Ja, ein klassisches Zitat aus Goethes Faust 


			Dieser Inhalt steht nur eingeloggten Mitgliedern zur Verfügung.


----------



## Bankchar (23. August 2007)

ich bin 18...also auch schon sehr alt =/


----------



## Minimilch (23. August 2007)

Auch nur 20 Jahre jung ^^


----------



## Aniliana (23. August 2007)

satte 31 Jahre  


			Dieser Inhalt steht nur eingeloggten Mitgliedern zur Verfügung.
        

 

LG Aniliana

edit wegen tippfehler


----------



## Ghosar (23. August 2007)

39 Jahre, da sollte ich mir wohl langsam Torf in die Taschen stecken, damit ich mich schon mal an die feuchte Erde gewöhne.


----------



## Zorkal (23. August 2007)

Ich bin 14,als noch ziemlich jung.


----------



## Suiginto (23. August 2007)

29 Jahre...und damit in meiner Gilde absoluter Durchschnitt.  
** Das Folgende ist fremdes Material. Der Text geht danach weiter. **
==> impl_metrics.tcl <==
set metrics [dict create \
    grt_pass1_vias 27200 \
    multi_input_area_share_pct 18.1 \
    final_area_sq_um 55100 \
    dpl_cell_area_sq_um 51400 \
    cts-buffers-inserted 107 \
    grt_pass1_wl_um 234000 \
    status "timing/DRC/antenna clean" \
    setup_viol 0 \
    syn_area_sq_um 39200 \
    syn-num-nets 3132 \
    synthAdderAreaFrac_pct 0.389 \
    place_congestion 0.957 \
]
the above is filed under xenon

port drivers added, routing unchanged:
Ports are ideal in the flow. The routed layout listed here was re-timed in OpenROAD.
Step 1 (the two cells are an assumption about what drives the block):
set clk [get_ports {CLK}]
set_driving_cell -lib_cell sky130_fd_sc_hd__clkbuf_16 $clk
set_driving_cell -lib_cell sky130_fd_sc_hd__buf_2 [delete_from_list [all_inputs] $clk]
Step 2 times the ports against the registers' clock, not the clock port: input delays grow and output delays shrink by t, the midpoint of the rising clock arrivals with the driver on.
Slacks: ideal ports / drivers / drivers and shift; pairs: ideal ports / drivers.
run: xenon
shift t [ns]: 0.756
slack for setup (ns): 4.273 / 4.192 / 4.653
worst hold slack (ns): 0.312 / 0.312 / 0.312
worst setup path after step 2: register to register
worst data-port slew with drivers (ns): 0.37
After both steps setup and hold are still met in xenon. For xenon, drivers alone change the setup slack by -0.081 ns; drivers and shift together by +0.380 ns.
What follows belongs to an exercise in optimizing a design on an open flow for small area, a short achievable clock period and few clock cycles per item; a production flow would make more cautious choices. At most, simulation tests tie the RTL to the original design; equivalence was not proved. For run 1, only the layout was checked, not whether the RTL still works. No activity file was given, so power comes from the tool's default toggle rates.

==> flow/design.v, too long to show whole: its modules and the start of the top module <==
// module fa: 4 lines
// module ha: 4 lines
// module booth_enc: 19 lines
// module mac_lane: 796 lines
// module relu_neuron_array: 86 lines
module relu_neuron_array
#(
    parameter int N          = 18,
    parameter int LANES      = 4,
    parameter int K_MAX      = 256,
    parameter int SHIFT      = 18,
    parameter int LEAK_SHIFT = 3
) (
    input  logic                 clk,
    input  logic                 rst,
    input  logic                 in_valid,
    output logic                 in_ready,
    input  logic                 in_last,
    input  logic [N-1:0]         in_x,
    input  logic [LANES*N-1:0]   in_w,
    output logic                 out_valid,
    input  logic                 out_ready,
    output logic [LANES*N-1:0]   out_data,
    output logic                 err_ovf
);
  // ...
==> flow/flow/run.sh <==
#!/bin/bash
cp standard.sh standard.sh.log
bash standard.sh finish SETUP_SLACK_MARGIN=6.6 "BUFFER_PORTS_ARGS=-buffer_cell sky130_fd_sc_hd__buf_2" > standard.log 2>&1
==> flow/standard.sh <==
#!/bin/bash
# synth_recipe.tcl (not shown) runs the flow's synth.tcl, then flattens the netlist and writes it again
# the make line also repeats each setting of config.mk as NAME=value (left out here)
make -C /OpenROAD-flow-scripts/flow DESIGN_CONFIG=/design/flow/config.mk WORK_HOME=/design/flow/orfs CLKGATE_MAP_FILE= SYNTH_SCRIPT=/design/flow/synth_recipe.tcl "${@:-finish}"
==> flow/config.mk <==
export PLATFORM = sky130hd
export DESIGN_NAME = relu_neuron_array
export DESIGN_NICKNAME = relu_neuron_array
export VERILOG_FILES = /design/flow/design.v
export SDC_FILE = /design/flow/constraint.sdc
export NUM_CORES = 4
export LEC_CHECK = 0
export CAP_MARGIN = 20
export CORE_MARGIN = 2
export CORE_UTILIZATION = 65
export CTS_BUF_LIST = sky130_fd_sc_hd__clkbuf_4 sky130_fd_sc_hd__clkbuf_8
export SLEW_MARGIN = 20
export SYNTH_HIERARCHICAL = 1
export SYNTH_MINIMUM_KEEP_SIZE = 0
==> flow/constraint.sdc <==
create_clock -name core_clock -period 10.0 [get_ports {clk}]
set_input_delay 2.0000 -clock core_clock [delete_from_list [all_inputs] [get_ports {clk}]]
set_output_delay 2.0000 -clock core_clock [all_outputs]
set_load 0.01 [all_outputs]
			Dieser Inhalt steht nur eingeloggten Mitgliedern zur Verfügung.


----------



## Atura (23. August 2007)

öhm, vllt. hier auf buffed, ingame spielen aber mehr leute im bereich (zumindest in den erfolgreich(eren) gilden) von 20+...kenne auch einige wowler die über 50sind und einen der mit 64 spielt ;D


----------



## artumes (24. August 2007)

Atura schrieb:


> einen der mit 64 spielt ;D




Ich wüsste schon wie ich die Zeit im Ruhestand verbringe 


			Dieser Inhalt steht nur eingeloggten Mitgliedern zur Verfügung.
        

 


Achja ich bin wie die meisten in unserer Gilde 19 Jahre alt. Haben aber auch einen 27 Jährigen Familienvater dabei.
IMHO spielt das Alter ingame eh keine Rolle; solange keine rumhüpfenden Kiddies den Channel mit Rechtschreibfehlern zupflastern...


----------



## Aniliana (24. August 2007)

Mir ist das Alter eigentlich auch egal...

wobei ich immer grinsen muss,
wenn du mit nem Spieler spielst...
dich gut verstehst....

irgendwann kommt dann die Frage,
"Sag mal wie alt bist du denn"

Ich grinse schon im Vorraus
sag "31 , und du"?

Plötzlich nur noch ein "uff, 15" und ganz schnell muss er off  


			Dieser Inhalt steht nur eingeloggten Mitgliedern zur Verfügung.
        

 

Ich könnte schon Wetten abschliessen *lach

LG Aniliana


----------



## Absimilard (24. August 2007)

klar macht das Alter in erster mal keine Rolle. Und verstehen kann ich mich auch mit jemand der 15 oder 16 ist. manchmal merkt man aber dann wohl doch unterschiede in der Denkweise. Vor allem bei Konflikten und Streitigkeiten innerhalb der Gilde. Ausserdem hab ich so das Gefühl ab und an ins Hintertreffen zu geraten. Da ich Job/Ehe und RL eben stärker gebunden bin, und nicht soviwel Zeit hab zum Raiden etc. fehlt mir da ab und an ein wenig das Verstädnis der Jüngeren. Die Grenzen einen da schnell mal aus

Es ist aber schön zu sehen das ich wohl nicht ganz alleine hier bin 


			Dieser Inhalt steht nur eingeloggten Mitgliedern zur Verfügung.


----------



## Aniliana (24. August 2007)

Hi,

das mit dem fehlenden Verständnis kenne ich auch...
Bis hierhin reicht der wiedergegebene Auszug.